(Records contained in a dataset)
**/design/flow/config.mk**
```make
export PLATFORM = sky130hd
export DESIGN_NAME = CUD
export DESIGN_NICKNAME = CUD
export VERILOG_FILES = /design/flow/design.v
export SDC_FILE = /design/flow/constraint.sdc
export NUM_CORES = 4
export LEC_CHECK = 1
export CORE_AREA = 10 10 80 80
export DIE_AREA = 0 0 90 90
```
**/design/flow/constraint.sdc**
```tcl
current_design CUD

set clk_period 1.4
set clk_io_pct 0.2

create_clock -name clk0 -period $clk_period [get_ports {clk}]

set non_clock_inputs [all_inputs -no_clocks]
set_input_delay [expr $clk_period * $clk_io_pct] -clock clk0 $non_clock_inputs
set_output_delay [expr $clk_period * $clk_io_pct] -clock clk0 [all_outputs]
```
**/design/flow/design.v**
```verilog
module CUD(input clk, start, rst, input [15 : 0] vSig, input [15 : 0] XSig, output done, output [15 : 0] distance);
    wire stop;
    wire [3 : 0] state;
    controlUnit CU (.clk(clk), .start(start), .stop(stop), .state(state), .rst(rst));
    datapath DP (.clk(clk), .state(state), .vSig(vSig), .XSig(XSig), .done(done), .stop(stop), .distance(distance));
endmodule
module adder(input [n - 1 : 0] a, input [n - 1 : 0] b, output [n - 1 : 0] result);
    parameter n = 16;
    assign result = a + b;
endmodule
module buffer(input [n - 1 : 0] incoming, input cs, output [n - 1 : 0] outgoing);
    parameter n = 16;
    assign outgoing = (cs) ? incoming : 50'bz;
endmodule
module comparator(input [n - 1 : 0] a, input [n - 1 : 0] b, output E);
    parameter n = 4;
    assign E = (a == b);
endmodule
module controlUnit(input clk, start, stop, rst, output reg [3 : 0] state);
    initial begin
        state = 4'b0;
    end
    always @ (posedge clk, posedge rst) begin
        if (rst) begin
            state = 4'b0;
        end else begin
            if (state == 4'b0) begin     
                if (start == 1'b1) begin
                    state = 4'b001;
                end
            end else if (state == 4'b1) begin    
                if (start == 0) begin
                    state = 4'd2;
                end
            end else if (state == 4'd2) begin    
                state = 4'd3;
            end else if (state == 4'd3) begin    
                if (stop == 1'b1) begin
                    state = 4'd4;
                end else begin
                    state = 4'd5;
                end
            end else if (state == 4'd4) begin    
                state = 3'd0;
            end else if (state == 4'd5) begin    
                state = 4'd3;
            end
        end
    end
endmodule
module datapath(input clk, input [3 : 0] state, input [15:0] vSig, input [15:0] XSig, output done, stop, output [15 : 0] distance);
    wire StandBy, Alert, StartCalculation, AccumulateTerms, Remult, CalculateDistance;
    comparator StandByComp(.a(state), .b(4'd0), .E(StandBy));
    comparator AlertComp(.a(state), .b(4'd1), .E(Alert));
    comparator StartCalculationComp(.a(state), .b(4'd2), .E(StartCalculation));
    comparator AccumulateTermsComp(.a(state), .b(4'd3), .E(AccumulateTerms));
    comparator CalculateDistanceComp(.a(state), .b(4'd4), .E(CalculateDistance));
    comparator RemultComp(.a(state), .b(4'd5), .E(Remult));
    wire [15 : 0] VContent;
    wire [15 : 0] expressionContent;
    wire [15 : 0] expressionData;
    wire expressionLoad, termLoad;
    wire [15 : 0] termData;
    wire [15 : 0] termContent;
    wire [15 : 0] counterContent;
    wire [15 : 0] X2Content;
    wire [15 : 0] coefficient;
    wire [15 : 0] adderResult;
    adder myadder(.a(expressionContent), .b(termContent), .result(adderResult));
    wire [15 : 0] multiplierA;
    wire [15 : 0] multiplierB;
    wire [15 : 0] multiplierResult;
    buffer B1 (.incoming(XSig), .cs(StartCalculation), .outgoing(multiplierA));
    buffer B2 (.incoming(XSig), .cs(StartCalculation), .outgoing(multiplierB));
    buffer B3 (.incoming(VContent), .cs(CalculateDistance), .outgoing(multiplierA));
    buffer B4 (.incoming(expressionContent), .cs(CalculateDistance), .outgoing(multiplierB));
    buffer B5 (.incoming(termContent), .cs(AccumulateTerms), .outgoing(multiplierA));
    buffer B6 (.incoming(coefficient), .cs(AccumulateTerms), .outgoing(multiplierB));
    buffer B7 (.incoming(termContent), .cs(Remult), .outgoing(multiplierA));
    buffer B8 (.incoming(X2Content), .cs(Remult), .outgoing(multiplierB));
    multiplier mymultiplier(.a(multiplierA), .b(multiplierB), .result(multiplierResult));
    defparam Done.n = 1;
    register Done (.clk(clk), .load(CalculateDistance), .clear(1'b0), .inc(1'b0), .asyncclear(StartCalculation), .data(1'b1), .Q(done));
    register V (.clk(clk), .load(StartCalculation), .clear(1'b0), .inc(1'b0), .asyncclear(1'b0), .data(vSig), .Q(VContent));
    register X2 (.clk(clk), .load(StartCalculation), .clear(1'b0), .inc(1'b0), .asyncclear(1'b0), .data(multiplierResult), .Q(X2Content));
    register counter (.clk(clk), .load(StartCalculation), .clear(1'b0),
        .inc(AccumulateTerms), .asyncclear(1'b0), .data(16'b0), .Q(counterContent));
    or(expressionLoad, StartCalculation, AccumulateTerms);
    multiplexer exprDataMux (.I0(16'b0), .I1(adderResult), .select(AccumulateTerms), .out(expressionData));
    register expression (.clk(clk), .load(expressionLoad), .clear(1'b0), .inc(1'b0),
         .asyncclear(1'b0), .data(expressionData), .Q(expressionContent));
    or(termLoad, StartCalculation, AccumulateTerms, Remult);
    multiplexer termDataMux (.I0(multiplierResult), .I1({5'b00001, 11'b0}), .select(StartCalculation), .out(termData));
    register term (.clk(clk), .load(termLoad), .clear(1'b0),
         .inc(1'b0), .asyncclear(1'b0), .data(termData), .Q(termContent));
    register distanceRegister (.clk(clk), .load(CalculateDistance), .clear(1'b0),
        .inc(1'b0), .asyncclear(1'b0), .data(multiplierResult), .Q(distance));
    myrom therom (counterContent[2 : 0], coefficient);
    comparator CounterStop(.a(counterContent), .b(16'd8), .E(stop));
    defparam CounterStop.n = 16;
endmodule
module multiplexer (input [n - 1 : 0] I0, input [n - 1 : 0] I1, input select, output reg [n - 1 : 0] out);
    parameter n = 16;
    always @ (*) begin
        out = (select) ? I1 : I0;
    end
endmodule
module multiplier(input [15 : 0] a, input [15 : 0] b, output [15 : 0] result);
    wire [31 : 0] guardedres;
    wire [15 : 0] unsignedResult;
    wire [15 : 0] aShadow;
    wire [15 : 0] bShadow;
    wire sign;
    assign sign = a[15] ^ b[15];
    assign aShadow = (a[15]) ? ((~a) + 1) : a;
    assign bShadow = (b[15]) ? ((~b) + 1) : b;
    assign guardedres = aShadow * bShadow;
    assign unsignedResult = guardedres[26 : 11];
    assign result = (sign) ? ((~unsignedResult) + 1) : unsignedResult;
endmodule
module myrom (input [2 : 0] select, output reg [15 : 0] data);
    always @ (*) begin
        if (select == 3'b000) begin
            data = 16'b1111110000000000;
        end else if (select == 3'b001) begin
            data = 16'b1111111101010101;
        end else if (select == 3'b010) begin
            data = 16'b1111111110111100;
        end else if (select == 3'b011) begin
            data = 16'b1111111111011011;
        end else if (select == 3'b100) begin
            data = 16'b1111111111101001;
        end else if (select == 3'b101) begin
            data = 16'b1111111111110000;
        end else  if (select == 3'b110) begin
            data = 16'b1111111111110101;
        end
    end
endmodule
module register(input clk, load, clear, inc, asyncclear, input[n - 1:0] data, output reg [n - 1:0] Q);
    parameter n = 16;
    always @ (posedge clk, posedge asyncclear) begin
        if (asyncclear) begin
            Q = 0;
        end
        else begin
            if (load) begin
                Q = #1 data;
            end else if (inc) begin
                Q = #1 Q + 1;
            end else if (clear) begin
                Q = #1 0;
            end
        end
    end
endmodule
```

YOUR TASK: Search the data for "termLoad". Copy each line that has it.

FINISHED TASK:
    wire expressionLoad, termLoad;
    or(termLoad, StartCalculation, AccumulateTerms, Remult);
    register term (.clk(clk), .load(termLoad), .clear(1'b0),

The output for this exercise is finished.